SQL How to select customers with highest transaction amount by state

Question

I am trying to write a SQL query that returns the name and purchase amount of the five customers in each state who have spent the most money.

Table schemas

customers
|_state
|_customer_id
|_customer_name

transactions
|_customer_id
|_transact_amt

Attempts look something like this

SELECT state, Sum(transact_amt) AS HighestSum
FROM (
    SELECT name, transactions.transact_amt, SUM(transactions.transact_amt) AS HighestSum
    FROM customers
    INNER JOIN customers ON transactions.customer_id = customers.customer_id
    GROUP BY state
) Q
GROUP BY transact_amt
ORDER BY HighestSum 

I'm lost. Thank you.

Expected results are the names of customers with the top 5 highest transactions in each state.

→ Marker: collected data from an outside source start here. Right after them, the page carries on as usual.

`config.mk`:
```
export PLATFORM = sky130hd
export DESIGN_NAME = rpc_config_reg
export DESIGN_NICKNAME = d
export VERILOG_FILES = /design/src/design/rpc_cfg_pkg.sv /design/src/design/cfg_bus_decode.sv /design/src/design/cfg_reg_bank.sv /design/src/design/direct_cmd_fifo.sv /design/src/design/cfg_read_mux.sv /design/src/design/rpc_config_reg.sv
export SDC_FILE = /design/constraint.sdc
export NUM_CORES = 1
export LEC_CHECK = 0
export ABC_AREA = 1
export BUFFER_PORTS_ARGS = -buffer_cell sky130_fd_sc_hd__buf_2
export CORE_ASPECT_RATIO = 1.25
export CORE_MARGIN = 2
export CORE_UTILIZATION = 52
export DETAILED_ROUTE_END_ITERATION = 8
export GPL_TIMING_DRIVEN = 0
export PLACE_DENSITY = 0.77
export SYNTH_ARGS = -nofsm -noshare
export SYNTH_HDL_FRONTEND = slang
export SYNTH_SLANG_ARGS = --single-unit
```
`constraint.sdc`:
```
create_clock -name clk_i -period 2.1 [get_ports clk_i]
set_input_delay 0.105 -clock clk_i [delete_from_list [all_inputs] [get_ports clk_i]]
set_output_delay 0.105 -clock clk_i [all_outputs]
set_load 0.03 [all_outputs]
```
`src/design/rpc_cfg_pkg.sv`:
```
// RPC configuration register definitions
package rpc_cfg_pkg;

  // -------------------------------------------------------------------------
  // Widths
  // -------------------------------------------------------------------------

  // Bus data word and stored register word
  localparam int unsigned REG_WIDTH       = 32;
  // Register bus address
  localparam int unsigned ADDR_WIDTH      = 5;
  // Direct command as seen by the command sequencer
  localparam int unsigned CMD_WIDTH       = 19;
  // PHY delay-line tap setting
  localparam int unsigned DELAY_CFG_WIDTH = 5;

  // -------------------------------------------------------------------------
  // Register map
  // -------------------------------------------------------------------------

  localparam logic [ADDR_WIDTH-1:0] ADDR_INIT_CFG    = 5'd0;
  localparam logic [ADDR_WIDTH-1:0] ADDR_INIT_COMP   = 5'd1;
  localparam logic [ADDR_WIDTH-1:0] ADDR_DIRECT_CMD  = 5'd2;
  localparam logic [ADDR_WIDTH-1:0] ADDR_REF_TIMER   = 5'd3;
  localparam logic [ADDR_WIDTH-1:0] ADDR_DLY_CLK90   = 5'd4;
  localparam logic [ADDR_WIDTH-1:0] ADDR_DLY_DQS_I   = 5'd5;
  localparam logic [ADDR_WIDTH-1:0] ADDR_DLY_DQS_NI  = 5'd6;
  // Timing array base, one entry every 4 addresses
  localparam logic [ADDR_WIDTH-1:0] ADDR_TIMING_BASE = 5'd16;
  localparam int unsigned           NUM_TIMING_CFG   = 4;

  // Register select from address decode
  typedef enum logic [3:0] {
    SEL_INIT_CFG,
    SEL_INIT_COMP,
    SEL_DIRECT_CMD,
    SEL_REF_TIMER,
    SEL_DLY_CLK90,
    SEL_DLY_DQS_I,
    SEL_DLY_DQS_NI,
    SEL_TIMING,
    SEL_NONE
  } reg_sel_e;

  // Register bus FSM
  typedef enum logic {
    ST_IDLE,
    ST_BUSY
  } bus_state_e;

endpackage

```
`src/design/cfg_bus_decode.sv`:
```
// Register bus FSM and address decode
`timescale 1ns/1ps

module cfg_bus_decode (
  input  logic                                         clk_i,
  input  logic                                         rst_ni,
  input  logic                                         valid_i,
  input  logic                                         write_i,
  input  logic [rpc_cfg_pkg::ADDR_WIDTH-1:0]           addr_i,
  input  logic                                         fifo_not_full_i,
  output logic                                         ready_o,
  output logic                                         wr_en_o,
  output logic                                         rd_en_o,
  output rpc_cfg_pkg::reg_sel_e                        sel_o,
  output logic [$clog2(rpc_cfg_pkg::NUM_TIMING_CFG)-1:0] timing_idx_o
);

  localparam int unsigned IDX_WIDTH = $clog2(rpc_cfg_pkg::NUM_TIMING_CFG);

  rpc_cfg_pkg::bus_state_e state_d, state_q;
  logic [rpc_cfg_pkg::ADDR_WIDTH-1:0] timing_off;
  logic stall;

  // -------------------------------------------------------------------------
  // Address decode
  // -------------------------------------------------------------------------

  always_comb begin
    // Offset into timing array, stride of 4
    timing_off   = addr_i - rpc_cfg_pkg::ADDR_TIMING_BASE;
    timing_idx_o = timing_off[IDX_WIDTH+1:2];
    if (addr_i >= rpc_cfg_pkg::ADDR_TIMING_BASE) begin
      sel_o = rpc_cfg_pkg::SEL_TIMING;
    end else begin
      case (addr_i)
        rpc_cfg_pkg::ADDR_INIT_CFG:   sel_o = rpc_cfg_pkg::SEL_INIT_CFG;
        rpc_cfg_pkg::ADDR_INIT_COMP:  sel_o = rpc_cfg_pkg::SEL_INIT_COMP;
        rpc_cfg_pkg::ADDR_DIRECT_CMD: sel_o = rpc_cfg_pkg::SEL_DIRECT_CMD;
        rpc_cfg_pkg::ADDR_REF_TIMER:  sel_o = rpc_cfg_pkg::SEL_REF_TIMER;
        rpc_cfg_pkg::ADDR_DLY_CLK90:  sel_o = rpc_cfg_pkg::SEL_DLY_CLK90;
        rpc_cfg_pkg::ADDR_DLY_DQS_I:  sel_o = rpc_cfg_pkg::SEL_DLY_DQS_I;
        rpc_cfg_pkg::ADDR_DLY_DQS_NI: sel_o = rpc_cfg_pkg::SEL_DLY_DQS_NI;
        // Hole between 7 and 15
        default:                      sel_o = rpc_cfg_pkg::SEL_NONE;
      endcase
    end
  end

  // Command write with no free FIFO slot
  assign stall = write_i && (sel_o == rpc_cfg_pkg::SEL_DIRECT_CMD) && !fifo_not_full_i;

  // -------------------------------------------------------------------------
  // Bus FSM
  // -------------------------------------------------------------------------

  always_comb begin
    state_d = state_q;
    ready_o = 1'b0;
    wr_en_o = 1'b0;
    rd_en_o = 1'b0;
    case (state_q)
      // Wait for host request
      rpc_cfg_pkg::ST_IDLE: begin
        if (valid_i) begin
          state_d = rpc_cfg_pkg::ST_BUSY;
        end
      end
      // Complete unless held off by the FIFO
      rpc_cfg_pkg::ST_BUSY: begin
        if (!stall) begin
          ready_o = 1'b1;
          wr_en_o = write_i;
          rd_en_o = !write_i;
          state_d = rpc_cfg_pkg::ST_IDLE;
        end
      end
      default: state_d = rpc_cfg_pkg::ST_IDLE;
    endcase
  end

  always_ff @(posedge clk_i or negedge rst_ni) begin
    if (!rst_ni) begin
      state_q <= rpc_cfg_pkg::ST_IDLE;
    end else begin
      state_q <= state_d;
    end
  end

endmodule

```
`src/design/cfg_reg_bank.sv`:
```
// Configuration register storage
`timescale 1ns/1ps

module cfg_reg_bank (
  input  logic                                        clk_i,
  input  logic                                        rst_ni,
  input  logic                                        wr_en_i,
  input  rpc_cfg_pkg::reg_sel_e                       sel_i,
  input  logic [$clog2(rpc_cfg_pkg::NUM_TIMING_CFG)-1:0] timing_idx_i,
  input  logic [rpc_cfg_pkg::REG_WIDTH-1:0]           wdata_i,
  input  logic                                        rpc_init_completed_i,
  output logic [rpc_cfg_pkg::REG_WIDTH-1:0]           init_cfg_o,
  output logic [rpc_cfg_pkg::REG_WIDTH-1:0]           ref_cfg_o,
  output logic [rpc_cfg_pkg::REG_WIDTH-1:0]           last_cmd_o,
  output logic [rpc_cfg_pkg::REG_WIDTH-1:0]           dly_clk90_o,
  output logic [rpc_cfg_pkg::REG_WIDTH-1:0]           dly_dqs_i_o,
  output logic [rpc_cfg_pkg::REG_WIDTH-1:0]           dly_dqs_ni_o,
  output logic [rpc_cfg_pkg::NUM_TIMING_CFG-1:0][rpc_cfg_pkg::REG_WIDTH-1:0] timing_cfg_o,
  output logic                                        launch_dram_init_o,
  output logic                                        launch_ref_o,
  output logic                                        init_done_o
);

  // -------------------------------------------------------------------------
  // Launch pulses
  // -------------------------------------------------------------------------

  // One cycle wide, aligned with the new config word
  always_ff @(posedge clk_i or negedge rst_ni) begin
    if (!rst_ni) begin
      launch_dram_init_o <= 1'b0;
      launch_ref_o       <= 1'b0;
    end else begin
      launch_dram_init_o <= wr_en_i && (sel_i == rpc_cfg_pkg::SEL_INIT_CFG);
      launch_ref_o       <= wr_en_i && (sel_i == rpc_cfg_pkg::SEL_REF_TIMER);
    end
  end

  // -------------------------------------------------------------------------
  // Configuration words
  // -------------------------------------------------------------------------

  always_ff @(posedge clk_i or negedge rst_ni) begin
    if (!rst_ni) begin
      init_cfg_o   <= '0;
      ref_cfg_o    <= '0;
      last_cmd_o   <= '0;
      dly_clk90_o  <= '0;
      dly_dqs_i_o  <= '0;
      dly_dqs_ni_o <= '0;
      timing_cfg_o <= '0;
    end else if (wr_en_i) begin
      case (sel_i)
        rpc_cfg_pkg::SEL_INIT_CFG:   init_cfg_o   <= wdata_i;
        rpc_cfg_pkg::SEL_REF_TIMER:  ref_cfg_o    <= wdata_i;
        // Copy of last accepted command for read-back
        rpc_cfg_pkg::SEL_DIRECT_CMD: last_cmd_o   <= wdata_i;
        rpc_cfg_pkg::SEL_DLY_CLK90:  dly_clk90_o  <= wdata_i;
        rpc_cfg_pkg::SEL_DLY_DQS_I:  dly_dqs_i_o  <= wdata_i;
        rpc_cfg_pkg::SEL_DLY_DQS_NI: dly_dqs_ni_o <= wdata_i;
        rpc_cfg_pkg::SEL_TIMING:     timing_cfg_o[timing_idx_i] <= wdata_i;
        // Init-complete is read only, unmapped writes dropped
        default: begin
        end
      endcase
    end
  end

  // -------------------------------------------------------------------------
  // Init-complete flag
  // -------------------------------------------------------------------------

  // Sticky once the sequencer reports init done
  always_ff @(posedge clk_i or negedge rst_ni) begin
    if (!rst_ni) begin
      init_done_o <= 1'b0;
    end else if (rpc_init_completed_i) begin
      init_done_o <= 1'b1;
    end
  end

endmodule

```
`src/design/direct_cmd_fifo.sv`:
```
// Direct command FIFO
`timescale 1ns/1ps

module direct_cmd_fifo #(
  parameter int unsigned CMD_FIFO_DEPTH = 4
) (
  input  logic                              clk_i,
  input  logic                              rst_ni,
  input  logic                              push_i,
  input  logic [rpc_cfg_pkg::CMD_WIDTH-1:0] data_i,
  output logic                              not_full_o,
  output logic                              valid_o,
  output logic [rpc_cfg_pkg::CMD_WIDTH-1:0] data_o,
  input  logic                              ready_i
);

  localparam int unsigned PTR_WIDTH = $clog2(CMD_FIFO_DEPTH);
  localparam int unsigned CNT_WIDTH = $clog2(CMD_FIFO_DEPTH + 1);

  logic [rpc_cfg_pkg::CMD_WIDTH-1:0] mem_q [CMD_FIFO_DEPTH];
  logic [PTR_WIDTH-1:0] wr_ptr_q, rd_ptr_q;
  logic [CNT_WIDTH-1:0] count_q;
  logic full;
  logic pop;

  // Pointer advance with wrap, any depth
  function automatic logic [PTR_WIDTH-1:0] ptr_inc(input logic [PTR_WIDTH-1:0] ptr);
    if (ptr == PTR_WIDTH'(CMD_FIFO_DEPTH - 1)) begin
      return '0;
    end else begin
      return ptr + 1'b1;
    end
  endfunction

  // Status
  assign full    = (count_q == CNT_WIDTH'(CMD_FIFO_DEPTH));
  assign valid_o = (count_q != '0);
  assign pop     = valid_o && ready_i;
  // A pop in this cycle frees the slot for a same-cycle push
  assign not_full_o = !full || pop;

  // Oldest entry, no fall-through
  assign data_o = mem_q[rd_ptr_q];

  // Storage
  always_ff @(posedge clk_i) begin
    if (push_i) begin
      mem_q[wr_ptr_q] <= data_i;
    end
  end

  // Pointers and occupancy
  always_ff @(posedge clk_i or negedge rst_ni) begin
    if (!rst_ni) begin
      wr_ptr_q <= '0;
      rd_ptr_q <= '0;
      count_q  <= '0;
    end else begin
      if (push_i) begin
        wr_ptr_q <= ptr_inc(wr_ptr_q);
      end
      if (pop) begin
        rd_ptr_q <= ptr_inc(rd_ptr_q);
      end
      case ({push_i, pop})
        2'b10:   count_q <= count_q + 1'b1;
        2'b01:   count_q <= count_q - 1'b1;
        default: count_q <= count_q;
      endcase
    end
  end

endmodule

```
`src/design/cfg_read_mux.sv`:
```
// Register read-back multiplexer
`timescale 1ns/1ps

module cfg_read_mux (
  input  logic                                        rd_en_i,
  input  rpc_cfg_pkg::reg_sel_e                       sel_i,
  input  logic [$clog2(rpc_cfg_pkg::NUM_TIMING_CFG)-1:0] timing_idx_i,
  input  logic [rpc_cfg_pkg::REG_WIDTH-1:0]           init_cfg_i,
  input  logic [rpc_cfg_pkg::REG_WIDTH-1:0]           ref_cfg_i,
  input  logic [rpc_cfg_pkg::REG_WIDTH-1:0]           last_cmd_i,
  input  logic [rpc_cfg_pkg::REG_WIDTH-1:0]           dly_clk90_i,
  input  logic [rpc_cfg_pkg::REG_WIDTH-1:0]           dly_dqs_i_i,
  input  logic [rpc_cfg_pkg::REG_WIDTH-1:0]           dly_dqs_ni_i,
  input  logic [rpc_cfg_pkg::NUM_TIMING_CFG-1:0][rpc_cfg_pkg::REG_WIDTH-1:0] timing_cfg_i,
  input  logic                                        init_done_i,
  output logic [rpc_cfg_pkg::REG_WIDTH-1:0]           rdata_o,
  output logic                                        error_o
);

  // Idle bus reads as zero, no error
  always_comb begin
    rdata_o = '0;
    error_o = 1'b0;
    if (rd_en_i) begin
      case (sel_i)
        rpc_cfg_pkg::SEL_INIT_CFG:   rdata_o = init_cfg_i;
        // Flag zero-extended to the bus word
        rpc_cfg_pkg::SEL_INIT_COMP:  rdata_o = {{(rpc_cfg_pkg::REG_WIDTH-1){1'b0}}, init_done_i};
        rpc_cfg_pkg::SEL_DIRECT_CMD: rdata_o = last_cmd_i;
        rpc_cfg_pkg::SEL_REF_TIMER:  rdata_o = ref_cfg_i;
        rpc_cfg_pkg::SEL_DLY_CLK90:  rdata_o = dly_clk90_i;
        rpc_cfg_pkg::SEL_DLY_DQS_I:  rdata_o = dly_dqs_i_i;
        rpc_cfg_pkg::SEL_DLY_DQS_NI: rdata_o = dly_dqs_ni_i;
        rpc_cfg_pkg::SEL_TIMING:     rdata_o = timing_cfg_i[timing_idx_i];
        // Unmapped address
        default: begin
          rdata_o = '0;
          error_o = 1'b1;
        end
      endcase
    end
  end

endmodule

```
`src/design/rpc_config_reg.sv`:
```
// RPC configuration register block
`timescale 1ns/1ps

module rpc_config_reg #(
  parameter int unsigned CMD_FIFO_DEPTH = 4
) (
  input  logic                                    clk_i,
  input  logic                                    rst_ni,
  // Register bus
  input  logic                                    valid_i,
  input  logic                                    write_i,
  input  logic [rpc_cfg_pkg::ADDR_WIDTH-1:0]      addr_i,
  input  logic [rpc_cfg_pkg::REG_WIDTH-1:0]       wdata_i,
  output logic                                    ready_o,
  output logic [rpc_cfg_pkg::REG_WIDTH-1:0]       rdata_o,
  output logic                                    error_o,
  // Direct commands to the sequencer
  input  logic                                    direct_cmd_ready_i,
  output logic                                    direct_cmd_valid_o,
  output logic [rpc_cfg_pkg::CMD_WIDTH-1:0]       direct_cmd_o,
  // Init and refresh timers
  output logic                                    launch_dram_init_o,
  output logic [rpc_cfg_pkg::REG_WIDTH-1:0]       dram_init_cfg_o,
  output logic                                    launch_ref_o,
  output logic [rpc_cfg_pkg::REG_WIDTH-1:0]       ref_cfg_o,
  // PHY delay lines and timing FSM
  output logic [rpc_cfg_pkg::DELAY_CFG_WIDTH-1:0] phy_clk90_dly_o,
  output logic [rpc_cfg_pkg::DELAY_CFG_WIDTH-1:0] phy_dqs_i_dly_o,
  output logic [rpc_cfg_pkg::DELAY_CFG_WIDTH-1:0] phy_dqs_ni_dly_o,
  output logic [rpc_cfg_pkg::NUM_TIMING_CFG-1:0][rpc_cfg_pkg::REG_WIDTH-1:0] phy_timing_cfg_o,
  // Sequencer status
  input  logic                                    rpc_init_completed_i
);

  localparam int unsigned IDX_WIDTH = $clog2(rpc_cfg_pkg::NUM_TIMING_CFG);

  logic wr_en, rd_en;
  rpc_cfg_pkg::reg_sel_e sel;
  logic [IDX_WIDTH-1:0] timing_idx;
  logic fifo_not_full, fifo_push;
  logic init_done;
  logic [rpc_cfg_pkg::REG_WIDTH-1:0] last_cmd, dly_clk90, dly_dqs_i, dly_dqs_ni;

  // -------------------------------------------------------------------------
  // Decode
  // -------------------------------------------------------------------------

  cfg_bus_decode u_decode (
    .clk_i          (clk_i),
    .rst_ni         (rst_ni),
    .valid_i        (valid_i),
    .write_i        (write_i),
    .addr_i         (addr_i),
    .fifo_not_full_i(fifo_not_full),
    .ready_o        (ready_o),
    .wr_en_o        (wr_en),
    .rd_en_o        (rd_en),
    .sel_o          (sel),
    .timing_idx_o   (timing_idx)
  );

  // -------------------------------------------------------------------------
  // Execute
  // -------------------------------------------------------------------------

  cfg_reg_bank u_bank (
    .clk_i               (clk_i),
    .rst_ni              (rst_ni),
    .wr_en_i             (wr_en),
    .sel_i               (sel),
    .timing_idx_i        (timing_idx),
    .wdata_i             (wdata_i),
    .rpc_init_completed_i(rpc_init_completed_i),
    .init_cfg_o          (dram_init_cfg_o),
    .ref_cfg_o           (ref_cfg_o),
    .last_cmd_o          (last_cmd),
    .dly_clk90_o         (dly_clk90),
    .dly_dqs_i_o         (dly_dqs_i),
    .dly_dqs_ni_o        (dly_dqs_ni),
    .timing_cfg_o        (phy_timing_cfg_o),
    .launch_dram_init_o  (launch_dram_init_o),
    .launch_ref_o        (launch_ref_o),
    .init_done_o         (init_done)
  );

  // Push only on accepted command writes
  assign fifo_push = wr_en && (sel == rpc_cfg_pkg::SEL_DIRECT_CMD) && fifo_not_full;

  direct_cmd_fifo #(
    .CMD_FIFO_DEPTH(CMD_FIFO_DEPTH)
  ) u_cmd_fifo (
    .clk_i     (clk_i),
    .rst_ni    (rst_ni),
    .push_i    (fifo_push),
    .data_i    (wdata_i[rpc_cfg_pkg::CMD_WIDTH-1:0]),
    .not_full_o(fifo_not_full),
    .valid_o   (direct_cmd_valid_o),
    .data_o    (direct_cmd_o),
    .ready_i   (direct_cmd_ready_i)
  );

  // Delay taps are the low bits of the stored words
  assign phy_clk90_dly_o  = dly_clk90[rpc_cfg_pkg::DELAY_CFG_WIDTH-1:0];
  assign phy_dqs_i_dly_o  = dly_dqs_i[rpc_cfg_pkg::DELAY_CFG_WIDTH-1:0];
  assign phy_dqs_ni_dly_o = dly_dqs_ni[rpc_cfg_pkg::DELAY_CFG_WIDTH-1:0];

  // -------------------------------------------------------------------------
  // Result
  // -------------------------------------------------------------------------

  cfg_read_mux u_read_mux (
    .rd_en_i     (rd_en),
    .sel_i       (sel),
    .timing_idx_i(timing_idx),
    .init_cfg_i  (dram_init_cfg_o),
    .ref_cfg_i   (ref_cfg_o),
    .last_cmd_i  (last_cmd),
    .dly_clk90_i (dly_clk90),
    .dly_dqs_i_i (dly_dqs_i),
    .dly_dqs_ni_i(dly_dqs_ni),
    .timing_cfg_i(phy_timing_cfg_o),
    .init_done_i (init_done),
    .rdata_o     (rdata_o),
    .error_o     (error_o)
  );

endmodule

```
==> results.cfg <==
[worst_setup_path]
cp.arrival_ns = 2.04
required_ns = 2.00
end_kind = primary output
slowest_stage = buf_1
path_cells = buf_2 -> inv_2 -> buf_1 -> nand4_1 -> nand3_1 -> nor2_1 -> a21oi_1 -> buf_2
crit_type = in -> out
cpPeakStageDelay_ns = 0.66
path_max_fanout = 10
critPathMostFrequentCell = buf_2
start_kind = primary input

[pwr]
intPower_uw = 18600
p_leak_uw = 0.0119
clockPowerShare_pct = 24.0
pwr-share-seq_pct = 37.2
pwr-share-comb_pct = 38.8
swShare_pct = 43.5
powerDensity_nw_per_um2 = 1390
irDropWorstVdd_v = 0.00137
switching_power_uw = 14300

[die]
rows = 78
die_y_um = 219
core_area_sq_um = 36300
die_w_um = 176
die-area_sq_um = 38400
start_util_pct = 52.8
ios = 306

[sta]
slew_headroom_pct = 20.0
rsz0062_at_grt = true
setup_violations = 8
finClkSkew_ns = 0.0122
worst_pin_slew_ns = 1.20
tns_ns = -0.149
layout_setup_ws_ns = -0.0475
fin_crit_sh_pct = 102
fin_crit_ns = 2.15
max_freq_mhz = 466
hold_violations = 0
slew_violations = 0

[layout]
stdcell_area_sq_um = 23700
stdcell_count = 3187
post-route-util_pct = 65.3
area_delta_synth_final_pct = 23.6
final_layout_size_suffix_gt1_share_pct = 22.0
diodes = 0
final_nets = 2724

[place]
placed_cells = 3060
dp_hpwl_um = 55100
port_buffers = 297
place_area_sq_um = 21400
globalplace.congestion = 1.05

[clock_network]
cts_tree = built
clk_pin_slew_ns = 0.06
clockBufferDepth = 3
htree_levels = 2
root_buffer = clkbuf_16
cts-buffers-inserted = 42
cts_sinks = 407
clock_latency_ns = 0.57

[route]
drc_errors = 0
via_per_inst = 6.06
first_pass_iters = 6
vias = 19317
drt_iter0_drc = 2383
wirelength_um = 76800
ant_nets = 0
wl_per_cell_um = 24.1

[global_route]
grt_pass1_vias = 18275
grt_max_degree = 123
overflow = 0
antenna_found_initial = 1
grt_pass1_wl_um = 112000
track_usage_pct = 39.5

[flow_run]
maxCapViolations = 0

[synthesis]
yosys-top-cells-area = dfrtp_1 (43%), nand2_1 (14%), edfxtp_1 (12%), nand4_1 (7.4%), nor2_1 (4.1%)
syn_nets = 2327
synth_edf_count = 76
yosysUniqueCellTypes = 33
synth_commonest_cells = nand2_1 (698), dfrtp_1 (331), nand4_1 (226)
yosys_warnings = 0
avgSynthCellArea_sq_um = 8.42
seq_area_frac_synth_pct = 55.1
postSynthCellCount = 2277
synth_ff_type = dfrtp_1
yosys.area.top_type = dfrtp_1
synth_top_cell_area_share_pct = 43.2
ys_ff_latch = 407
syn-cell-area_sq_um = 19200
async_reset_ff_share_pct = 81.3
yosysMostFrequentCell = nand2_1

[worst_hold_path]
hp-class = in -> reg

[run_status]
status = finished, violations left
violations = negative setup slack
## registers in the layout, indices dropped and copies added, names as in the netlist
name / flops
u_bank.dly_clk90_o: 32
u_bank.dly_dqs_i_o: 32
u_bank.dly_dqs_ni_o: 32
u_bank.init_cfg_o: 32
u_bank.init_done_o: 1
u_bank.last_cmd_o: 32
u_bank.launch_dram_init_o: 1
u_bank.launch_ref_o: 1
u_bank.ref_cfg_o: 32
u_bank.timing_cfg_o: 128
u_cmd_fifo.count_q: 3
u_cmd_fifo.mem_q: 76
u_cmd_fifo.rd_ptr_q: 2
u_cmd_fifo.wr_ptr_q: 2
u_decode.state_q: 1
## power groups by stage
| stage | combinational, uW | sequential (uW) | clock [uW] |
|---|---|---|---|
| 5_1_grt | 13600 | 12400 | 8180 |
| 3_5_place_dp | 12000 | 12200 | 0 |
| 2_1_floorplan | 5000 | 14700 | 0 |
| 4_1_cts | 12500 | 12100 | 7890 |
| 3_3_place_gp | 11700 | 12200 | 0 |
| 6_report | 12800 | 12200 | 7890 |
## routing by layer
metal / share of wire [%] / GRT usage, %
met1: 36 / 49.6
met2: 46 / 63.5
met3: 11 / 7.59
met4: 7.4 / 24.4
met5: 0.017 / 0
## kinds of logic after synthesis
kind of cell | synth area share [%]
xor+xnor | 0.0914
simple gates | 28.1
buf+inv | 7.35
fa+ha+maj | 0.496
flops | 55.1
compound gates | 7.30
mux | 1.53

ERROR:  table name "customers" specified more than once
SQL state: 42712

Answer 1

First, you need for your JOIN to be correct. Second, you want to use window functions:

SELECT ct.*
FROM (SELECT c.customer_id, c.name, c.state, SUM(t.transact_amt) AS total,
             ROW_NUMBER() OVER (PARTITION BY c.state ORDER BY SUM(t.transact_amt) DESC) as seqnum
      FROM customers c JOIN
           transaactions t
           ON t.customer_id = c.customer_id
      GROUP BY c.customer_id, c.name, c.state
     ) ct
WHERE seqnum <= 5;

You seem to have several issues with SQL. I would start with understanding aggregation functions. You have a SUM() with the alias HighestSum. It is simply the total per customer.

Answer 2

You can get them using aggregation and then by using the RANK() window function. For example:

select
  state,
  rk,
  customer_name
from (
  select
    *,
    rank() over(partition by state order by total desc) as rk
  from (
    select
      c.customer_id,
      c.customer_name,
      c.state,
      sum(t.transact_amt) as total
    from customers c
    join transactions t on t.customer_id = c.customer_id
    group by c.customer_id
  ) x
) y
where rk <= 5
order by state, rk

Answer 3

There are two valid answers already. Here's a third:

SELECT *
FROM  (
   SELECT c.state, c.customer_name, t.*
        , row_number() OVER (PARTITION BY c.state ORDER BY t.transact_sum DESC NULLS LAST, customer_id) AS rn
   FROM  (
      SELECT customer_id, sum(transact_amt) AS transact_sum
      FROM   transactions
      GROUP  BY customer_id
      ) t
   JOIN   customers c USING (customer_id)
   ) sub
WHERE  rn < 6
ORDER  BY state, rn;

Major points

• When aggregating all or most rows of a big table, it's typically substantially faster to aggregate before the join. Assuming referential integrity (FK constraints), we won't be aggregating rows that would be filtered otherwise. This might change from nice-to-have to a pure necessity when joining to more aggregated tables. Related:

  • Why does the following join increase the query time significantly?
  • Two SQL LEFT JOINS produce incorrect result

• Add additional ORDER BY item(s) in the window function to define which rows to pick from ties. In my example, it's simply customer_id. If you have no tiebreaker, results are arbitrary in case of a tie, which may be OK. But every other execution might return different results, which typically is a problem. Or you include all ties in the result. Then we are back to rank() instead of row_number(). See:

  • PostgreSQL equivalent for TOP n WITH TIES: LIMIT "with ties"?

• While transact_amt can be NULL (has not been ruled out) any sum may end up to be NULL as well. With an an unsuspecting ORDER BY t.transact_sum DESC those customers come out on top as NULL comes first in descending order. Use DESC NULLS LAST to avoid this pitfall. (Or define the column transact_amt as NOT NULL.)

  • PostgreSQL sort by datetime asc, null first?